Our org currently has Bulldozer configured for 30 repos and 300+ open pull requests. We are seeing sporadic “403 You have exceeded a secondary rate limit” errors in our Bulldozer logs. Is it possible that Bulldozer is running too many concurrent api requests and github is throwing the 403 error? An example of the complete error is:

{
  "level": "error",
  "rid": "c7it9upsbsbhkcad330g",
  "github_event_type": "push",
  "github_delivery_id": "26036a76-77d6-11ec-9293-e49c7563bcc0",
  "github_installation_id": 6133582,
  "github_repository_owner": "OUR_ORG",
  "github_repository_name": "our_repo",
  "github_pr_num": 2424,
  "error": "unable to determine update status: failed to determine if pull request is ignored: failed to list pull request comments: GET https://api.github.com/repos/OUR_ORG/our_repo/pulls/2424/comments?per_page=100: 403 You have exceeded a secondary rate limit.
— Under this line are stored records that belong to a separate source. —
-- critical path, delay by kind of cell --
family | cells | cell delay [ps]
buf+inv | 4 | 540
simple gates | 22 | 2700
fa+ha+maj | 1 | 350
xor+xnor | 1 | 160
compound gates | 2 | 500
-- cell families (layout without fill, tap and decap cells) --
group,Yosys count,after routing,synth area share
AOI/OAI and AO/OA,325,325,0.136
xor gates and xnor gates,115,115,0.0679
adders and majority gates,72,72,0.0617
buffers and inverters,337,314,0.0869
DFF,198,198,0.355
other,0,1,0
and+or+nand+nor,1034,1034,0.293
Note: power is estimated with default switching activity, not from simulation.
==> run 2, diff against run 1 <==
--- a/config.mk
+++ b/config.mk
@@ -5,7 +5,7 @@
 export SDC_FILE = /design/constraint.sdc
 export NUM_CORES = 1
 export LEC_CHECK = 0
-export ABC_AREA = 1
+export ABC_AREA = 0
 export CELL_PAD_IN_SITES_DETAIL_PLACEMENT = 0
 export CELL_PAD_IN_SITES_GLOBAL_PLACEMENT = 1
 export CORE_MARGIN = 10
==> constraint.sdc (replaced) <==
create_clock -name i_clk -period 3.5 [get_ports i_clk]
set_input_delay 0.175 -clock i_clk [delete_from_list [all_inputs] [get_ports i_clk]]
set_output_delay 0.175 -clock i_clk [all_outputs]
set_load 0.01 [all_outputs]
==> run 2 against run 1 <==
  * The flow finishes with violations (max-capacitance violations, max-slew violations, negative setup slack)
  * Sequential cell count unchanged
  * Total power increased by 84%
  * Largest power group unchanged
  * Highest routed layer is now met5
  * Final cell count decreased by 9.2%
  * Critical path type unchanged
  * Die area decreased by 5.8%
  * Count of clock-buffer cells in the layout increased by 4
--- config.mk ---
export PLATFORM = sky130hd
export DESIGN_NAME = stopwatch_controller_top
export DESIGN_NICKNAME = d
export VERILOG_FILES = /design/src/rtl/core/stpw_pkg.sv /design/src/rtl/core/stopwatch_controller_top.sv /design/src/rtl/core/stpw_dots.sv /design/src/rtl/core/stpw_core.sv
export SDC_FILE = /design/constraint.sdc
export NUM_CORES = 2
export LEC_CHECK = 0
export BUFFER_PORTS_ARGS = -buffer_cell sky130_fd_sc_hd__buf_4
export CAP_MARGIN = 20
export CORE_MARGIN = 2
export CORE_UTILIZATION = 33
export CTS_CLUSTER_SIZE = 14
export DETAILED_ROUTE_END_ITERATION = 10
export GPL_ROUTABILITY_DRIVEN = 1
export RECOVER_POWER = 50
export SLEW_MARGIN = 0
export SYNTH_ARGS = -nofsm -noshare
export SYNTH_HDL_FRONTEND = slang
export SYNTH_SLANG_ARGS = --single-unit
--- constraint.sdc ---
create_clock -name clk_i -period 16.29 [get_ports clk_i]
set_input_delay 2.4435 -clock clk_i [delete_from_list [all_inputs] [get_ports clk_i]]
set_output_delay 2.4435 -clock clk_i [all_outputs]
set_load 0.1 [all_outputs]
File: src/lod_detail_interpolator_defines.svh
// assertion macros used by the lod detail interpolator
// no dependencies
`ifndef LOD_DETAIL_INTERPOLATOR_DEFINES_SVH
`define LOD_DETAIL_INTERPOLATOR_DEFINES_SVH
// implication checked on every edge outside reset
`define LOD_ASSERT_IMP(label, ante, cons, msg) \
	label: assert property (@(posedge clk) disable iff (!arst_n) (ante) |-> (cons)) \
		else $error(msg);
// next-cycle implication
`define LOD_ASSERT_NEXT(label, ante, cons, msg) \
	label: assert property (@(posedge clk) disable iff (!arst_n) (ante) |=> (cons)) \
		else $error(msg);
`endif

File: src/lod_pkg.sv
// types and constants of the lod detail interpolator
// no dependencies
package lod_pkg;
	localparam int DistW = 24;
	localparam int FactW = 16;
	localparam int SqW = 50;
	localparam int RootSteps = 25;
	localparam int RootPerStage = 5;
	localparam int RootStages = 5;
	localparam int DivW = 25;
	localparam int NumW = 42;
	localparam logic [DistW-1:0] DistMax = '1;
	localparam logic [2:0] RegNearThr = 3'd0;
	localparam logic [2:0] RegNearFac = 3'd1;
	localparam logic [2:0] RegMidThr = 3'd2;
	localparam logic [2:0] RegMidFac = 3'd3;
	localparam logic [2:0] RegFarThr = 3'd4;
	localparam logic [2:0] RegFarFac = 3'd5;
	localparam logic [1:0] BandNear = 2'd0;
	localparam logic [1:0] BandLoMid = 2'd1;
	localparam logic [1:0] BandMidFar = 2'd2;
	localparam logic [1:0] BandBeyond = 2'd3;

	typedef struct packed {
		logic [DistW-1:0] near_thr;
		logic [FactW-1:0] near_fac;
		logic [DistW-1:0] mid_thr;
		logic [FactW-1:0] mid_fac;
		logic [DistW-1:0] far_thr;
		logic [FactW-1:0] far_fac;
	} cfg_t;

	// isqrt state: remainder and partial root
	typedef struct packed {
		logic [SqW+1:0] rem;
		logic [DistW:0] root;
	} sqrt_t;
endpackage

File: src/lod_lerp.sv
// band select, interpolation numerator and pipelined restoring divider
// depends on lod_pkg
module lod_lerp (
	input  logic clk,
	input  logic en,
	input  lod_pkg::cfg_t cfg,
	input  logic [lod_pkg::DistW-1:0] dist_val,
	output logic [lod_pkg::FactW-1:0] level,
	output logic [lod_pkg::DistW-1:0] dist_out,
	output logic [1:0] band
);
	localparam int W = lod_pkg::DistW;
	localparam int NW = lod_pkg::NumW;
	localparam int QW = 17;
	localparam int DStages = 4;
	localparam int BitsPer = (QW + DStages - 1) / DStages;

	logic [W-1:0] d_s1, lo_s1, hi_s1;
	logic [lod_pkg::FactW-1:0] a_s1, b_s1;
	logic [1:0] band_s1;
	logic [NW-1:0] pa_s2, pb_s2;
	logic [W-1:0] span_s2, d_s2;
	logic [lod_pkg::FactW-1:0] a_s2;
	logic [1:0] band_s2;
	logic [NW-1:0] num_s3;
	logic [W-1:0] span_s3, d_s3;
	logic [lod_pkg::FactW-1:0] a_s3;
	logic [1:0] band_s3;
	logic [NW-1:0] rem_q [DStages+1];
	logic [QW-1:0] quo_q [DStages+1];
	logic [W-1:0] span_q [DStages+1];
	logic [W-1:0] dd_q [DStages+1];
	logic [lod_pkg::FactW-1:0] aa_q [DStages+1];
	logic [1:0] bb_q [DStages+1];

	always_ff @(posedge clk) begin
		if (en) begin
			d_s1 <= dist_val;
			if (dist_val <= cfg.near_thr) begin
				band_s1 <= lod_pkg::BandNear;
				a_s1 <= cfg.near_fac; b_s1 <= cfg.near_fac;
				lo_s1 <= dist_val; hi_s1 <= dist_val + W'(1);
			end else if (dist_val <= cfg.mid_thr) begin
				band_s1 <= lod_pkg::BandLoMid;
				a_s1 <= cfg.near_fac; b_s1 <= cfg.mid_fac;
				lo_s1 <= cfg.near_thr; hi_s1 <= cfg.mid_thr;
			end else if (dist_val <= cfg.far_thr) begin
				band_s1 <= lod_pkg::BandMidFar;
				a_s1 <= cfg.mid_fac; b_s1 <= cfg.far_fac;
				lo_s1 <= cfg.mid_thr; hi_s1 <= cfg.far_thr;
			end else begin
				band_s1 <= lod_pkg::BandBeyond;
				a_s1 <= cfg.far_fac >> 1; b_s1 <= cfg.far_fac >> 1;
				lo_s1 <= dist_val; hi_s1 <= dist_val + W'(1);
			end
			pa_s2 <= NW'(a_s1) * NW'(hi_s1 - d_s1);
			pb_s2 <= NW'(b_s1) * NW'(d_s1 - lo_s1);
			span_s2 <= hi_s1 - lo_s1;
			d_s2 <= d_s1; a_s2 <= a_s1; band_s2 <= band_s1;
			num_s3 <= pa_s2 + pb_s2 + NW'(span_s2 >> 1);
			span_s3 <= span_s2; d_s3 <= d_s2; a_s3 <= a_s2; band_s3 <= band_s2;
		end
	end

	always_comb begin
		rem_q[0] = num_s3; quo_q[0] = '0; span_q[0] = span_s3;
		dd_q[0] = d_s3; aa_q[0] = a_s3; bb_q[0] = band_s3;
	end

	// quotient fits in 17 bits since it lies between two 16 bit factors
	for (genvar g = 0; g < DStages; g++) begin : g_div
		logic [NW-1:0] r;
		logic [QW-1:0] q;
		always_comb begin
			r = rem_q[g]; q = quo_q[g];
			for (int k = 0; k < BitsPer; k++) begin
				int bi;
				logic [NW-1:0] t;
				bi = QW - 1 - (g * BitsPer + k);
				if (bi >= 0) begin
					t = NW'(span_q[g]) << bi;
					if ((r >> bi) >= NW'(span_q[g])) begin
						r = r - t;
						q[bi] = 1'b1;
					end
				end
			end
		end
		always_ff @(posedge clk) begin
			if (en) begin
				rem_q[g+1] <= r; quo_q[g+1] <= q; span_q[g+1] <= span_q[g];
				dd_q[g+1] <= dd_q[g]; aa_q[g+1] <= aa_q[g]; bb_q[g+1] <= bb_q[g];
			end
		end
	end

	assign level = (bb_q[DStages] == lod_pkg::BandNear || bb_q[DStages] == lod_pkg::BandBeyond)
		? aa_q[DStages] : quo_q[DStages][lod_pkg::FactW-1:0];
	assign dist_out = dd_q[DStages];
	assign band = bb_q[DStages];
endmodule
File: src/sha256_pkg.sv
// Shared types and constants of the SHA-256 hash engine.
`default_nettype none

package sha256_pkg;

  typedef struct packed {
    logic [31:0] a;
    logic [31:0] b;
    logic [31:0] c;
    logic [31:0] d;
    logic [31:0] e;
    logic [31:0] f;
    logic [31:0] g;
    logic [31:0] h;
  } work_t;

  localparam logic [31:0] INIT_H [8] = '{
    32'h6a09e667, 32'hbb67ae85, 32'h3c6ef372, 32'ha54ff53a,
    32'h510e527f, 32'h9b05688c, 32'h1f83d9ab, 32'h5be0cd19
  };

  localparam logic [31:0] ROUND_K [64] = '{
    32'h428a2f98, 32'h71374491, 32'hb5c0fbcf, 32'he9b5dba5,
    32'h3956c25b, 32'h59f111f1, 32'h923f82a4, 32'hab1c5ed5,
    32'hd807aa98, 32'h12835b01, 32'h243185be, 32'h550c7dc3,
    32'h72be5d74, 32'h80deb1fe, 32'h9bdc06a7, 32'hc19bf174,
    32'he49b69c1, 32'hefbe4786, 32'h0fc19dc6, 32'h240ca1cc,
    32'h2de92c6f, 32'h4a7484aa, 32'h5cb0a9dc, 32'h76f988da,
    32'h983e5152, 32'ha831c66d, 32'hb00327c8, 32'hbf597fc7,
    32'hc6e00bf3, 32'hd5a79147, 32'h06ca6351, 32'h14292967,
    32'h27b70a85, 32'h2e1b2138, 32'h4d2c6dfc, 32'h53380d13,
    32'h650a7354, 32'h766a0abb, 32'h81c2c92e, 32'h92722c85,
    32'ha2bfe8a1, 32'ha81a664b, 32'hc24b8b70, 32'hc76c51a3,
    32'hd192e819, 32'hd6990624, 32'hf40e3585, 32'h106aa070,
    32'h19a4c116, 32'h1e376c08, 32'h2748774c, 32'h34b0bcb5,
    32'h391c0cb3, 32'h4ed8aa4a, 32'h5b9cca4f, 32'h682e6ff3,
    32'h748f82ee, 32'h78a5636f, 32'h84c87814, 32'h8cc70208,
    32'h90befffa, 32'ha4506ceb, 32'hbef9a3f7, 32'hc67178f2
  };

  localparam logic [5:0] LEN_POS  = 6'd56;
  localparam logic [5:0] LAST_POS = 6'd63;
  localparam logic [5:0] LAST_ROUND = 6'd63;
  localparam logic [2:0] LAST_WORD  = 3'd7;
  localparam logic [7:0] PAD_MARK = 8'h80;

endpackage

`default_nettype wire

File: src/sha256_hash_engine_core.sv
// Top level of the streaming SHA-256 hash engine, one message byte per item.
// A byte item that does not fill the block leaves the engine idle for the next one; the item that
// fills a 64-byte block starts 64 rounds and a fold. A finishing item feeds 9 to 72 padding bytes
// at one a cycle, runs one or two compressions, then gives eight digest words at one per cycle unless stalled.
// A single round unit computes one round per cycle.
// Synchronous reset restores the initial hash values and clears the byte count.
`default_nettype none

module sha256_hash_engine_core (
  input  logic        clk,
  input  logic        rst,
  input  logic        data_valid,
  output logic        data_stall,
  input  logic [7:0]  data_byte,
  input  logic        byte_present,
  input  logic        end_of_message,
  output logic        digest_valid,
  input  logic        digest_stall,
  output logic [31:0] digest_word,
  output logic [2:0]  word_number,
  output logic        final_word
);

  typedef enum logic [2:0] {
    IDLE,
    PAD,
    COMPRESS,
    FOLD,
    EMIT
  } state_t;

  state_t state;

  // Hash state, byte count and the block write pointer.
  logic [31:0] hash [8];
  logic [63:0] byte_total;
  logic [5:0]  fill_pos;
  logic [5:0]  round;
  logic [2:0]  out_cnt;

  // Padding control. The mark byte goes first; the length bytes go only into the
  // block that ends the message, which len_ok tells apart from a block that the
  // mark byte spilled past the length field.
  logic pad_mark;
  logic len_ok;
  logic pad_pending;
  logic last_block;

  // Working variables, schedule window and the bit length shifted out MSB first.
  sha256_pkg::work_t work;
  sha256_pkg::work_t work_next;
  logic [31:0] sched [16];
  logic [31:0] sched_word;
  logic [63:0] len_shift;

  logic        accept;
  logic        wr_en;
  logic [7:0]  wr_byte;
  logic        len_write;
  logic        block_full;
  logic        emit_take;
  logic [63:0] total_next;

  assign accept     = data_valid && (state == IDLE);
  assign emit_take  = digest_valid && !digest_stall;
  assign total_next = byte_total + {63'd0, byte_present};
  assign len_write  = (state == PAD) && !pad_mark && len_ok && (fill_pos >= sha256_pkg::LEN_POS);

  // Byte write into the block, either a message byte or a padding byte.
  always_comb begin
    wr_en   = 1'b0;
    wr_byte = data_byte;
    if (state == IDLE) begin
      wr_en = accept && byte_present;
    end else if (state == PAD) begin
      wr_en = 1'b1;
      if (pad_mark) begin
        wr_byte = sha256_pkg::PAD_MARK;
      end else if (len_write) begin
        wr_byte = len_shift[63:56];
      end else begin
        wr_byte = 8'h00;
      end
    end
  end

  assign block_full = wr_en && (fill_pos == sha256_pkg::LAST_POS);

  sha256_round u_round (
    .work       (work),
    .k_word     (sha256_pkg::ROUND_K[round]),
    .w0         (sched[0]),
    .w1         (sched[1]),
    .w9         (sched[9]),
    .w14        (sched[14]),
    .work_next  (work_next),
    .sched_word (sched_word)
  );

  // Sequencer: state, hash words, counters and the output word counter.
  always_ff @(posedge clk) begin
    if (rst) begin
      state       <= IDLE;
      hash        <= sha256_pkg::INIT_H;
      byte_total  <= 64'd0;
      fill_pos    <= 6'd0;
      round       <= 6'd0;
      out_cnt     <= 3'd0;
      pad_mark    <= 1'b0;
      len_ok      <= 1'b0;
      pad_pending <= 1'b0;
      last_block  <= 1'b0;
    end else begin
      if (wr_en) begin
        fill_pos <= fill_pos + 6'd1;
      end
      if (state != COMPRESS) begin
        round <= 6'd0;
      end
      unique case (state)
        IDLE: begin
          if (accept) begin
            byte_total <= total_next;
            if (end_of_message) begin
              pad_pending <= 1'b1;
              pad_mark    <= 1'b1;
              last_block  <= 1'b0;
            end
            if (block_full) begin
              state <= COMPRESS;
            end else if (end_of_message) begin
              state <= PAD;
            end
          end
        end
        PAD: begin
          pad_mark <= 1'b0;
          // Once a padded block wraps, the next one carries the length.
          if (fill_pos == sha256_pkg::LAST_POS) begin
            len_ok     <= 1'b1;
            last_block <= len_write;
            state      <= COMPRESS;
          end else if (pad_mark) begin
            len_ok <= (fill_pos < sha256_pkg::LEN_POS);
          end
        end
        COMPRESS: begin
          round <= round + 6'd1;
          if (round == sha256_pkg::LAST_ROUND) begin
            state <= FOLD;
          end
        end
        FOLD: begin
          hash[0] <= hash[0] + work.a;
          hash[1] <= hash[1] + work.b;
          hash[2] <= hash[2] + work.c;
          hash[3] <= hash[3] + work.d;
          hash[4] <= hash[4] + work.e;
          hash[5] <= hash[5] + work.f;
          hash[6] <= hash[6] + work.g;
          hash[7] <= hash[7] + work.h;
          if (last_block) begin
            pad_pending <= 1'b0;
            out_cnt     <= 3'd0;
            state       <= EMIT;
          end else if (pad_pending) begin
            state <= PAD;
          end else begin
            state <= IDLE;
          end
        end
        EMIT: begin
          // The digest leaves from hash[0]; initial values refill from the back,
          // so the hash state is ready for the next message after word seven.
          if (emit_take) begin
            for (int j = 0; j < 7; j++) begin
              hash[j] <= hash[j + 1];
            end
            hash[7] <= sha256_pkg::INIT_H[out_cnt];
            out_cnt <= out_cnt + 3'd1;
            if (out_cnt == sha256_pkg::LAST_WORD) begin
              byte_total <= 64'd0;
              last_block <= 1'b0;
              state      <= IDLE;
            end
          end
        end
        default: begin
          state <= IDLE;
        end
      endcase
    end
  end

  // Datapath registers: block and schedule window, working variables, length.
  always_ff @(posedge clk) begin
    if (accept && end_of_message) begin
      len_shift <= {total_next[60:0], 3'b000};
    end else if (len_write) begin
      len_shift <= {len_shift[55:0], 8'h00};
    end

    if (wr_en) begin
      case (fill_pos[1:0])
        2'd0: sched[fill_pos[5:2]][31:24] <= wr_byte;
        2'd1: sched[fill_pos[5:2]][23:16] <= wr_byte;
        2'd2: sched[fill_pos[5:2]][15:8]  <= wr_byte;
        2'd3: sched[fill_pos[5:2]][7:0]   <= wr_byte;
      endcase
    end else if (state == COMPRESS) begin
      for (int j = 0; j < 15; j++) begin
        sched[j] <= sched[j + 1];
      end
      sched[15] <= sched_word;
    end

    if (block_full) begin
      work <= {hash[0], hash[1], hash[2], hash[3], hash[4], hash[5], hash[6], hash[7]};
    end else if (state == COMPRESS) begin
      work <= work_next;
    end
  end

  assign data_stall   = (state != IDLE);
  assign digest_valid = (state == EMIT);
  assign digest_word  = hash[0];
  assign word_number  = out_cnt;
  assign final_word   = (out_cnt == sha256_pkg::LAST_WORD);

endmodule

`default_nettype wire

File: src/sha256_round.sv
// One SHA-256 compression round together with one message schedule step.
`default_nettype none

module sha256_round (
  input  sha256_pkg::work_t work,
  input  logic [31:0]       k_word,
  input  logic [31:0]       w0,
  input  logic [31:0]       w1,
  input  logic [31:0]       w9,
  input  logic [31:0]       w14,
  output sha256_pkg::work_t work_next,
  output logic [31:0]       sched_word
);

  function automatic logic [31:0] rotr(input logic [31:0] x, input logic [4:0] n);
    return 32'({x, x} >> n);
  endfunction

  logic [31:0] big1;
  logic [31:0] choose;
  logic [31:0] t1;
  logic [31:0] big0;
  logic [31:0] major;
  logic [31:0] s0;
  logic [31:0] s1;

  assign big1   = rotr(work.e, 5'd6) ^ rotr(work.e, 5'd11) ^ rotr(work.e, 5'd25);
  assign choose = (work.e & work.f) ^ (~work.e & work.g);
  assign t1     = work.h + big1 + choose + k_word + w0;
  assign big0   = rotr(work.a, 5'd2) ^ rotr(work.a, 5'd13) ^ rotr(work.a, 5'd22);
  assign major  = (work.a & work.b) ^ (work.a & work.c) ^ (work.b & work.c);

  assign work_next = '{
    a: t1 + big0 + major,
    b: work.a,
    c: work.b,
    d: work.c,
    e: work.d + t1,
    f: work.e,
    g: work.f,
    h: work.g
  };

  // The window holds W[i] .. W[i+15]; this forms W[i+16].
  assign s0 = rotr(w1, 5'd7) ^ rotr(w1, 5'd18) ^ (w1 >> 3);
  assign s1 = rotr(w14, 5'd17) ^ rotr(w14, 5'd19) ^ (w14 >> 10);
  assign sched_word = s1 + w9 + s0 + w0;

endmodule

`default_nettype wire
Please wait a few minutes before you try again. []\ngithub.com/palantir/bulldozer/pull.(*GithubContext).Comments\n\t/go/src/github.com/palantir/bulldozer/pull/github_context.go:101\ngithub.com/palantir/bulldozer/bulldozer.(*Signals).Matches\n\t/go/src/github.com/palantir/bulldozer/bulldozer/signals.go:72\ngithub.com/palantir/bulldozer/bulldozer.IsPRIgnored\n\t/go/src/github.com/palantir/bulldozer/bulldozer/evaluate.go:30\ngithub.com/palantir/bulldozer/bulldozer.ShouldUpdatePR\n\t/go/src/github.com/palantir/bulldozer/bulldozer/update.go:35\ngithub.com/palantir/bulldozer/server/handler.(*Base).UpdatePullRequest\n\t/go/src/github.com/palantir/bulldozer/server/handler/base.go:91\ngithub.com/palantir/bulldozer/server/handler.(*Push).Handle\n\t/go/src/github.com/palantir/bulldozer/server/handler/push.go:80\ngithub.com/palantir/go-githubapp/githubapp.Dispatch.Execute\n\t/go/src/github.com/palantir/bulldozer/vendor/github.com/palantir/go-githubapp/githubapp/scheduler.go:56\ngithub.com/palantir/go-githubapp/githubapp.(*scheduler).safeExecute\n\t/go/src/github.com/palantir/bulldozer/vendor/github.com/palantir/go-githubapp/githubapp/scheduler.go:183\ngithub.com/palantir/go-githubapp/githubapp.QueueAsyncScheduler.func1\n\t/go/src/github.com/palantir/bulldozer/vendor/github.com/palantir/go-githubapp/githubapp/scheduler.go:257\nruntime.goexit\n\t/usr/local/go/src/runtime/asm_amd64.s:1357",
  "time": "2022-01-17T20:44:20.087614922Z",
  "message": "Error updating pull request"
}

The text was updated successfully, but these errors were encountered:

bluekeyes · 2022-01-19T18:18:34Z

Based on the error you shared, I'm guessing you have automatic branch updates enabled for this repository? That feature can definitely be expensive when a repository has many open pull requests that need to be updated. Each time a PR merges, Bulldozer needs to evaluate all open PRs to see if they need updates and the required API calls can add up. While it may not fit with your workflow, you can reduce requests by making updates opt-in (via the trigger configuration) rather than opt-out (via the ignore configuration.)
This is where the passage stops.